Wadhwa Pankaj, Jain Priti, Jadhav Hemant R
Department of Pharmacy, Birla Institute of Technology and Science Pilani, Pilani Campus, Pilani- 333031, Rajasthan, India.
Curr Top Med Chem. 2020;20(17):1522-1534. doi: 10.2174/1568026620666200516153136.
Glycogen Synthase Kinase 3 (GSK3) is one of the Serine/Threonine protein kinases, which has gained a lot of attention for its role in a variety of pathways. It has two isoforms, GSK3α and GSK3β. However, GSK3β is highly expressed in different areas of the brain and has been implicated in Alzheimer's disease as it is involved in tau phosphorylation.
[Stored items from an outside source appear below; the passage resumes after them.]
$ cat config.mk
export PLATFORM = sky130hd
export DESIGN_NAME = rounding_divider_pipe
export DESIGN_NICKNAME = d
export VERILOG_FILES = /design/src/rtl/rounding_divider_pipe.sv
export SDC_FILE = /design/constraint.sdc
export NUM_CORES = 1
export LEC_CHECK = 0
export BUFFER_PORTS_ARGS = -buffer_cell sky130_fd_sc_hd__buf_2
export CAP_MARGIN = 20
export CORE_MARGIN = 3
export CORE_UTILIZATION = 35
export CTS_BUF_LIST = sky130_fd_sc_hd__clkbuf_8
export CTS_CLUSTER_SIZE = 20
export DETAILED_ROUTE_END_ITERATION = 10
export GPL_TIMING_DRIVEN = 0
export MAX_ROUTING_LAYER = met4
export PLACE_DENSITY = 0.51
export SETUP_SLACK_MARGIN = 0.15
export SYNTH_ARGS = -nofsm -noshare
export SYNTH_HDL_FRONTEND = slang
export SYNTH_SLANG_ARGS = --single-unit
$ cat constraint.sdc
create_clock -name clk -period 4.5 [get_ports clk]
set_clock_uncertainty 0.15 [all_clocks]
set_input_delay 0.45 -clock clk [delete_from_list [all_inputs] [get_ports clk]]
set_output_delay 0.45 -clock clk [all_outputs]
set_load 0.1 [all_outputs]
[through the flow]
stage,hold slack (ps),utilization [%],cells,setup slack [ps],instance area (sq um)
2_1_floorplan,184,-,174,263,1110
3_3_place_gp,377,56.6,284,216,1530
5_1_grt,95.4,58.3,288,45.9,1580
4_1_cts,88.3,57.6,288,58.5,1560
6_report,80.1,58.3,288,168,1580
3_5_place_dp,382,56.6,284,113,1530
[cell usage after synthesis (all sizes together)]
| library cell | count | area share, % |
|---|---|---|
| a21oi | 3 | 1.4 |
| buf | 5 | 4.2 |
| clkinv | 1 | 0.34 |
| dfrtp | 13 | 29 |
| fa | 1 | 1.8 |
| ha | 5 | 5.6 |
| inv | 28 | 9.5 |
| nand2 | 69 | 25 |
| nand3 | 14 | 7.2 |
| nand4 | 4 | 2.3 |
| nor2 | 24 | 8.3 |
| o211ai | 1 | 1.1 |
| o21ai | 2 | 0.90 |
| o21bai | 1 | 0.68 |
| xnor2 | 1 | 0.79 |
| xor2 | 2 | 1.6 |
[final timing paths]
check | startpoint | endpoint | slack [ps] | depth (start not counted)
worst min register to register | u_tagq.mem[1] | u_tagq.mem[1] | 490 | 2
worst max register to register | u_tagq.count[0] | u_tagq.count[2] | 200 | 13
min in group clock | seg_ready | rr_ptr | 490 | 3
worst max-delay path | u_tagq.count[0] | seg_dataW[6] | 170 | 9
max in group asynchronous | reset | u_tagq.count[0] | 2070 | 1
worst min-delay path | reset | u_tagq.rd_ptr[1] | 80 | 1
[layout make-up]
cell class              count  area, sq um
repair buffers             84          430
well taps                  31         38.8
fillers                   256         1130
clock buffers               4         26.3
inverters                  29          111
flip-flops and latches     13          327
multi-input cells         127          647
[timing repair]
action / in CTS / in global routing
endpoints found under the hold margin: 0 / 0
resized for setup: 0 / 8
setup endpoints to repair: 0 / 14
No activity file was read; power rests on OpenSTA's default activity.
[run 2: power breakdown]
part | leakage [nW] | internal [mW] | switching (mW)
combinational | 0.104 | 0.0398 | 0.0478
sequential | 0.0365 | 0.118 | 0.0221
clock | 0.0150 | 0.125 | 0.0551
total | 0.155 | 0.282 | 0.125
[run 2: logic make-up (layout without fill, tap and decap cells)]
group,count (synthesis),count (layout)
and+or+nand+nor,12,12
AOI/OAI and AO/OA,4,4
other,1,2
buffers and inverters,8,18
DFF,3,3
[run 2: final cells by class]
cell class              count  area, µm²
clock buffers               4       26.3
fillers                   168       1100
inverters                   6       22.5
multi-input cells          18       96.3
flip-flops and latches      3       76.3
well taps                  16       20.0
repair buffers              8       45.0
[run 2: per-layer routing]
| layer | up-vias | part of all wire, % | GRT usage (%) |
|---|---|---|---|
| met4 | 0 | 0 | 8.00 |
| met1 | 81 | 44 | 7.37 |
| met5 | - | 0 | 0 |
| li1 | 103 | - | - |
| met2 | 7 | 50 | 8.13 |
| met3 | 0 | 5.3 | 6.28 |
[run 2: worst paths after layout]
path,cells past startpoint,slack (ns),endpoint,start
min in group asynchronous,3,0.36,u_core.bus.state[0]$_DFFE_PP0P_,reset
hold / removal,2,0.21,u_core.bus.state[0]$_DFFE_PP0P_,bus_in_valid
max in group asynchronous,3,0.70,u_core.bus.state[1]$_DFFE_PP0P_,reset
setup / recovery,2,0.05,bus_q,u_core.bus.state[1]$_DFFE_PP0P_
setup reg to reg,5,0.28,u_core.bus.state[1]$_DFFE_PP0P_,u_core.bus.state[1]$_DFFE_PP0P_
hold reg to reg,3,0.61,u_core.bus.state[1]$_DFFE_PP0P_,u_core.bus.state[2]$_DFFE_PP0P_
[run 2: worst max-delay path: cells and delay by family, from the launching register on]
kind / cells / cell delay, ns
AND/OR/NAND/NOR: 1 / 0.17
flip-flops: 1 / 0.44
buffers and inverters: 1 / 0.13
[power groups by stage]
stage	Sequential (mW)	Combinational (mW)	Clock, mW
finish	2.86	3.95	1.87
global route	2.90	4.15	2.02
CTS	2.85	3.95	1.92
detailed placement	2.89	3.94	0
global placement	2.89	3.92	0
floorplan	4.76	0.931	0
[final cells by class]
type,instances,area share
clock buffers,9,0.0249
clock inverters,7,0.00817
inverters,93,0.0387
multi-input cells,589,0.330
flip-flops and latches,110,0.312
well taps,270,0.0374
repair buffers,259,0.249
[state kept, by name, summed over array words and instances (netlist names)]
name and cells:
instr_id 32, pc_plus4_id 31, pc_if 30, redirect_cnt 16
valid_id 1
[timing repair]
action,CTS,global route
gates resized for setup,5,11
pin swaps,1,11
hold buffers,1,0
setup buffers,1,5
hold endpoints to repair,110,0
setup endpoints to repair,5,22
==> config.mk <==
export PLATFORM = sky130hd
export DESIGN_NAME = acc_op_sequencer
export DESIGN_NICKNAME = d
export VERILOG_FILES = /design/src/rtl/acc_pkg.sv /design/src/rtl/acc_prog_mem.sv /design/src/rtl/acc_op_sequencer.sv
export SDC_FILE = /design/constraint.sdc
export NUM_CORES = 1
export LEC_CHECK = 0
export CORE_MARGIN = 5
export CORE_UTILIZATION = 30
export DETAILED_ROUTE_END_ITERATION = 8
export HOLD_SLACK_MARGIN = 0.05
export PLACE_DENSITY = 0.49
export SETUP_SLACK_MARGIN = 0.3
export SLEW_MARGIN = 20
export SYNTH_ARGS = -nofsm -noshare
export SYNTH_HDL_FRONTEND = slang
export SYNTH_SLANG_ARGS = --single-unit
==> constraint.sdc <==
create_clock -name clk -period 3.6 [get_ports clk]
set_input_delay 0.54 -clock clk [delete_from_list [all_inputs] [get_ports clk]]
set_output_delay 0.54 -clock clk [all_outputs]
set_load 0.02 [all_outputs]
File: src/rtl/core_pkg.sv
// Shared core definitions: NOP encoding, refill FSM states, and the
// reset/exception vectors that fetch and the icache both rely on.
package core_pkg;

  localparam logic [31:0] NOP_INSTR = 32'h0000_0013;
  localparam logic [31:0] RESET_PC  = 32'h0000_1000;
  localparam logic [31:0] EXC_PC    = 32'h0000_2000;

  typedef enum logic [1:0] {
    IDLE,
    REQ,
    FILL
  } icache_state_e;

endpackage

File: src/rtl/icache_array.sv
// Tag/valid/data storage for the direct-mapped icache.
// Ports: async read (rd_idx_i/rd_off_i -> valid, tag, word),
// one line-wide write port (we_i, wr_idx_i, wr_tag_i, wr_line_i).
// Only the valid bits are reset (sync, active-low rsn_i).
module icache_array #(
  parameter int LINES = 4,
  parameter int WORDS = 4,
  parameter int IDX_W = 2,
  parameter int OFF_W = 2,
  parameter int TAG_W = 26
) (
  input  logic                   clk_i,
  input  logic                   rsn_i,
  input  logic [IDX_W-1:0]       rd_idx_i,
  input  logic [OFF_W-1:0]       rd_off_i,
  output logic                   rd_valid_o,
  output logic [TAG_W-1:0]       rd_tag_o,
  output logic [31:0]            rd_data_o,
  input  logic                   we_i,
  input  logic [IDX_W-1:0]       wr_idx_i,
  input  logic [TAG_W-1:0]       wr_tag_i,
  input  logic [32*WORDS-1:0]    wr_line_i
);

  logic [LINES-1:0]    valid_q;
  logic [TAG_W-1:0]    tag_q  [LINES];
  logic [32*WORDS-1:0] data_q [LINES];

  always_ff @(posedge clk_i) begin
    if (!rsn_i) begin
      valid_q <= '0;
    end else if (we_i) begin
      valid_q[wr_idx_i] <= 1'b1;
    end
  end

  // Tag and data are left unreset; valid gates their use.
  always_ff @(posedge clk_i) begin
    if (rsn_i && we_i) begin
      tag_q[wr_idx_i]  <= wr_tag_i;
      data_q[wr_idx_i] <= wr_line_i;
    end
  end

  assign rd_valid_o = valid_q[rd_idx_i];
  assign rd_tag_o   = tag_q[rd_idx_i];
  assign rd_data_o  = data_q[rd_idx_i][32*rd_off_i +: 32];

endmodule
**config.mk**
```make
export PLATFORM = sky130hd
export DESIGN_NAME = uart_tx_arbiter
export DESIGN_NICKNAME = d
export VERILOG_FILES = /design/src/rtl/uart_tx_arbiter.sv
export SDC_FILE = /design/constraint.sdc
export NUM_CORES = 1
export LEC_CHECK = 0
export CORE_UTILIZATION = 50
export CTS_CLUSTER_SIZE = 28
export DETAILED_ROUTE_END_ITERATION = 6
export DONT_BUFFER_PORTS = 1
export PLACE_DENSITY = 0.74
export SYNTH_ARGS = -nofsm -noshare
export SYNTH_HDL_FRONTEND = slang
export SYNTH_SLANG_ARGS = --single-unit
```
**constraint.sdc**
```tcl
create_clock -name clk -period 2.4 [get_ports clk]
set_input_delay 0.48 -clock clk [delete_from_list [all_inputs] [get_ports clk]]
set_output_delay 0.48 -clock clk [all_outputs]
set_load 0.005 [all_outputs]
```
**src/rtl/uart_tx_arbiter.sv**
```systemverilog
// Round-robin byte arbiter in front of one UART TX shifter (IDLE->SEND->GAP); grant registered 1 cycle after req_valid.
// Requests wait while a frame is in flight; define UART_TX_ARB_TIMEOUT_EN to abort a SEND that never sees tx_done.
module uart_tx_arbiter #(
   parameter int NUM_REQ        = 4,
   parameter int DATA_W         = 8,
   parameter int TIMEOUT_CYCLES = 120000
) (
   input  logic                       clk,
   input  logic                       reset_n,
   input  logic [NUM_REQ-1:0]         req_valid,
   input  logic [NUM_REQ*DATA_W-1:0]  req_data,
   output logic [NUM_REQ-1:0]         req_ready,
   output logic                       tx_frame_ready,
   output logic [DATA_W-1:0]          tx_data,
   input  logic                       tx_done,
   output logic [$clog2(NUM_REQ)-1:0] grant_id,
   output logic                       busy,
   output logic                       timeout_err
);

   localparam int ID_W = $clog2(NUM_REQ);

   if (NUM_REQ < 2 || NUM_REQ > 8 || TIMEOUT_CYCLES < 2) begin : g_bad_param
      $error("uart_tx_arbiter: NUM_REQ must be 2..8 and TIMEOUT_CYCLES >= 2");
   end

   typedef enum logic [1:0] {IDLE, SEND, GAP} state_t;

   state_t          state, state_nxt;
   logic [ID_W-1:0] last_ptr;
   logic [ID_W-1:0] win_idx;
   logic            any_req;
   logic            grant;
   logic            abort;
   logic            to_hit;

   // Nearest set bit after ptr wins; scanning far-to-near lets the closest overwrite.
   function automatic logic [ID_W-1:0] rr_pick(input logic [NUM_REQ-1:0] vld,
                                               input logic [ID_W-1:0]    ptr);
      logic [ID_W-1:0] pick;
      int unsigned     idx;
      pick = ptr;
      for (int k = NUM_REQ; k >= 1; k--) begin
         idx = (32'(ptr) + 32'(k)) % NUM_REQ;
         if (vld[ID_W'(idx)])
            pick = ID_W'(idx);
      end
      return pick;
   endfunction

   assign any_req = |req_valid;
   assign win_idx = rr_pick(req_valid, last_ptr);

`ifdef UART_TX_ARB_TIMEOUT_EN
   localparam int CNT_W = $clog2(TIMEOUT_CYCLES);

   logic [CNT_W-1:0] to_cnt;

   always_ff @(posedge clk or negedge reset_n) begin
      if (!reset_n)
         to_cnt <= '0;
      else if (state != SEND)
         to_cnt <= '0;
      else
         to_cnt <= to_cnt + 1'b1;
   end

   assign to_hit = (state == SEND) && (to_cnt == CNT_W'(TIMEOUT_CYCLES - 1));
`else
   assign to_hit = 1'b0;
`endif

   always_comb begin
      state_nxt = state;
      grant     = 1'b0;
      abort     = 1'b0;
      case (state)
         IDLE: begin
            if (any_req) begin
               state_nxt = SEND;
               grant     = 1'b1;
            end
         end
         SEND: begin
            if (tx_done) begin
               state_nxt = GAP;
            end else if (to_hit) begin
               state_nxt = GAP;
               abort     = 1'b1;
            end
         end
         GAP:     state_nxt = IDLE;
         default: state_nxt = IDLE;
      endcase
   end

   // last_ptr tracks grant_id but resets to the top index so requester 0 wins first.
   always_ff @(posedge clk or negedge reset_n) begin
      if (!reset_n) begin
         state          <= IDLE;
         last_ptr       <= ID_W'(NUM_REQ - 1);
         req_ready      <= '0;
         tx_frame_ready <= 1'b0;
         tx_data        <= '0;
         grant_id       <= '0;
         busy           <= 1'b0;
         timeout_err    <= 1'b0;
      end else begin
         state          <= state_nxt;
         req_ready      <= grant ? ({{(NUM_REQ-1){1'b0}}, 1'b1} << win_idx) : '0;
         tx_frame_ready <= (state_nxt == SEND);
         busy           <= (state_nxt != IDLE);
         timeout_err    <= abort;
         if (grant) begin
            tx_data  <= req_data[win_idx*DATA_W +: DATA_W];
            grant_id <= win_idx;
            last_ptr <= win_idx;
         end
      end
   end

endmodule

```
==> results of run 1 <==
## sequential cells by signal, indices dropped and copies added (netlist names)
| register | count |
|---|---|
| tx_frame_ready | 1 |
| busy | 1 |
| state | 2 |
| req_ready | 4 |
| tx_data | 8 |
| last_ptr | 2 |
| grant_id | 2 |
## final timing paths
kind                                to     start
setup reg to reg            tx_data[7]  state[1]
setup / recovery            tx_data[7]  state[1]
max in group asynchronous   tx_data[4]   reset_n
min in group asynchronous  last_ptr[1]   reset_n
hold reg to reg               state[1]  state[1]
hold / removal                state[1]   tx_done
## through the flow
| stage | utilization | cells | cell area (µm²) | power (mW) |
|---|---|---|---|---|
| after floorplan | - | 105 | 1136 | 1.053 |
| after global placement | 0.5484 | 125 | 1120 | 1.094 |
| after detailed placement | 0.5484 | 125 | 1120 | 1.121 |
| after CTS | 0.5643 | 129 | 1152 | 1.277 |
| after global routing | 0.5692 | 130 | 1162 | 1.365 |
| final | 0.5692 | 130 | 1162 | 1.268 |
## logic make-up after synthesis
kind of cell	count (synthesis)	synth area share
simple gates	44	0.2423
compound gates	24	0.1938
flops	20	0.4427
mux	8	0.07049
buf+inv	8	0.04735
other cells	1	0.003301
## final cells by class
| cell class | count | area share |
|---|---|---|
| clock buffer | 3 | 0.01938 |
| inverter | 1 | 0.003229 |
| multi-input combinational | 77 | 0.4984 |
| sequential | 20 | 0.4327 |
| tap | 27 | 0.02906 |
| timing repair buffer | 2 | 0.01722 |
## power by group
part / internal, mW / leakage [nW] / switching [mW]
clock: 0.0584 / 0.0138 / 0.0960
sequential: 0.479 / 0.232 / 0.108
combinational: 0.214 / 0.211 / 0.313
## placed cells by master (no fill, tap or decap)
cell type and n:
nor2_1 18, dfrtp_1 18, mux2i_1 8, nor4b_1 8, a211oi_2 8, a211oi_1 8, a21oi_1 4, nand2b_1 4
and2_1 3, clkbuf_4 3, nand2_1 2, or3_1 2, nor3_4 2, and3_1 2, dlygate4sd3_1 2, dfstp_2 2
inv_1 1, nor4_2 1, or2_2 1, a21boi_4 1, a21oi_2 1, o21ai_0 1, a21boi_0 1, or4b_1 1
conb_1 1
## timing repair
action	CTS	global route
endpoints found under the hold margin	18	2
setup buffers	0	0
hold buffers	1	1
resized for setup	0	0
setup endpoints to repair	0	0
## per-layer routing
metal / GRT usage / vias to the layer above
li1: - / 379
met1: 0.2549 / 389
met2: 0.3401 / 37
met3: 0.04012 / 3
met4: 0.07143 / 0
met5: 0 / -
## critical path, stage by stage, from the launching register on
cell and delay, ns:
dfrtp_1 0.44, nor3_4 0.56, or4b_1 0.76, a211oi_2 0.30, a211oi_1 0.07
==> out/results.ini, run 1 <==
[drt]
vias_per_cell = 6.215
wl_met2_um = 1140
wl_um = 2297
wl_met1_um = 949
wl_per_cell_um = 17.67
num_vias = 808
ant_nets = 0
drc_errors = 0
drt-pass1-iter-count = 4
wl_met3_um = 183
highest_layer = met4
drtIter0Drc = 7

[logic_synthesis]
synth_cell_type_count = 27
ys_ff_latch = 20
synth_enable_flop_cells = 0
synth_nets = 144
synthFlopType = dfrtp_1
postSynthCellCount = 105
synth-async-reset-ratio = 1.000
synth_common_cells = dfrtp_1, nor2_1
synth_top_area_cell = dfrtp_1
synth_top_cells_by_area = dfrtp_1, a211oi_2, mux2i_1
avgSynthCellArea_um2 = 10.82
yosysWarningCount = 0
synth_top_area_frac = 0.3965
syn_area_um2 = 1136
yosysSeqAreaShare = 0.4427

[die]
die_width_um = 49.67
core_um2 = 2042
num_rows = 16
dieArea_um2 = 2467
io_pins = 56
die_y_um = 49.67
initial_core_util = 0.5564

[setup_path]
reg2reg_slack_ns = 0.13
critical_path_class = flip-flop to flip-flop
cp_max_fo = 18
critPathCaptureType = flip-flop
cp.required_ns = 2.56
cp_data_arrival_time_ns = 2.44
ff2ff_path_depth = 4
cp-start-kind = flip-flop

[clock_network]
cts_sinks = 20
htree_levels = 1
cts_buffers = 3
cts.reportedPaths.clkPinSlew_ns = 0.11
cts.root.buffer_cell = clkbuf_4
clk_latency_ns = 0.29
cts_tree = yes
cts_buffer_depth = 2

[sta]
worst_slew_pin_slew_ns = 0.8091
fin_ws_ns = 0.1274
skew_ns = 0.004339
drv_slew = 0
post-route-period-util = 0.9469
setup-tns-final_ns = 0
finalCriticalPeriod_ns = 2.273
setup_violations = 0
whs_ns = 0.3119
relSlewSlack = 0.4588
hold_viol_final = 0
grt_setup_unrepaired = no
max_freq_ghz = 0.4400

[placement]
pre_cts_ws_ns = 0.1189
dp_hpwl_um = 1669
port_buffers = 0
globalplace.congestion = 0.7248

[grt]
first_global_vias = 791
grt-ovfl-total = 0
antenna_found_initial = 0
grt_max_degree = 19
grt_pass1_wl_um = 3746
grt.total_usage = 0.2020

[finish]
drive_gt1_frac = 0.1845
fillers = 188
multi_input_area_um2 = 579.3
fin_nets = 144
diodes = 0
area.growth.synth_to_final_pct = 2.312
regArea_um2 = 503.0

[hold_path]
holdCritPathClass = input port to flip-flop
hold_depth = 2

[run_status]
run_status = completed

[power_and_ir_drop]
irDropWorstVdd_v = 0.0006316
powerDensity_nw_per_um2 = 1091
p_leak_nw = 0.4570

[run]
max-cap-violations = 0

Power figures use the tool's default switching activity.
==> run 2, diff against run 1 <==
- CTS_CLUSTER_SIZE: 28 -> unset
==> results of run 2 <==
Final layout, timing and power as in run 1 (identical DEF).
Due to its high specificity concerning substrate recognition, GSK3 has been considered as an important target. In the last decade, several GSK3 inhibitors have been reported and two molecules are in clinical trials. This review collates the information published in the last decade about the role of GSK3 in Alzheimer's disease and progress in the development of its inhibitors. Using this collated information, medicinal chemists can strategize and design novel GSK3 inhibitors that could be useful in the treatment of Alzheimer's disease.
糖原合酶激酶3(GSK3)是丝氨酸/苏氨酸蛋白激酶之一,因其在多种信号通路中的作用而备受关注。它有两种亚型,即GSK3α和GSK3β。然而,GSK3β在大脑的不同区域高度表达,并且由于其参与tau蛋白磷酸化而与阿尔茨海默病有关。由于其在底物识别方面具有高度特异性,GSK3被认为是一个重要的靶点。在过去十年中,已经报道了几种GSK3抑制剂,并且有两种分子正在进行临床试验。这篇综述整理了过去十年中发表的关于GSK3在阿尔茨海默病中的作用及其抑制剂开发进展的信息。利用这些整理好的信息,药物化学家可以制定策略并设计出可能对治疗阿尔茨海默病有用的新型GSK3抑制剂。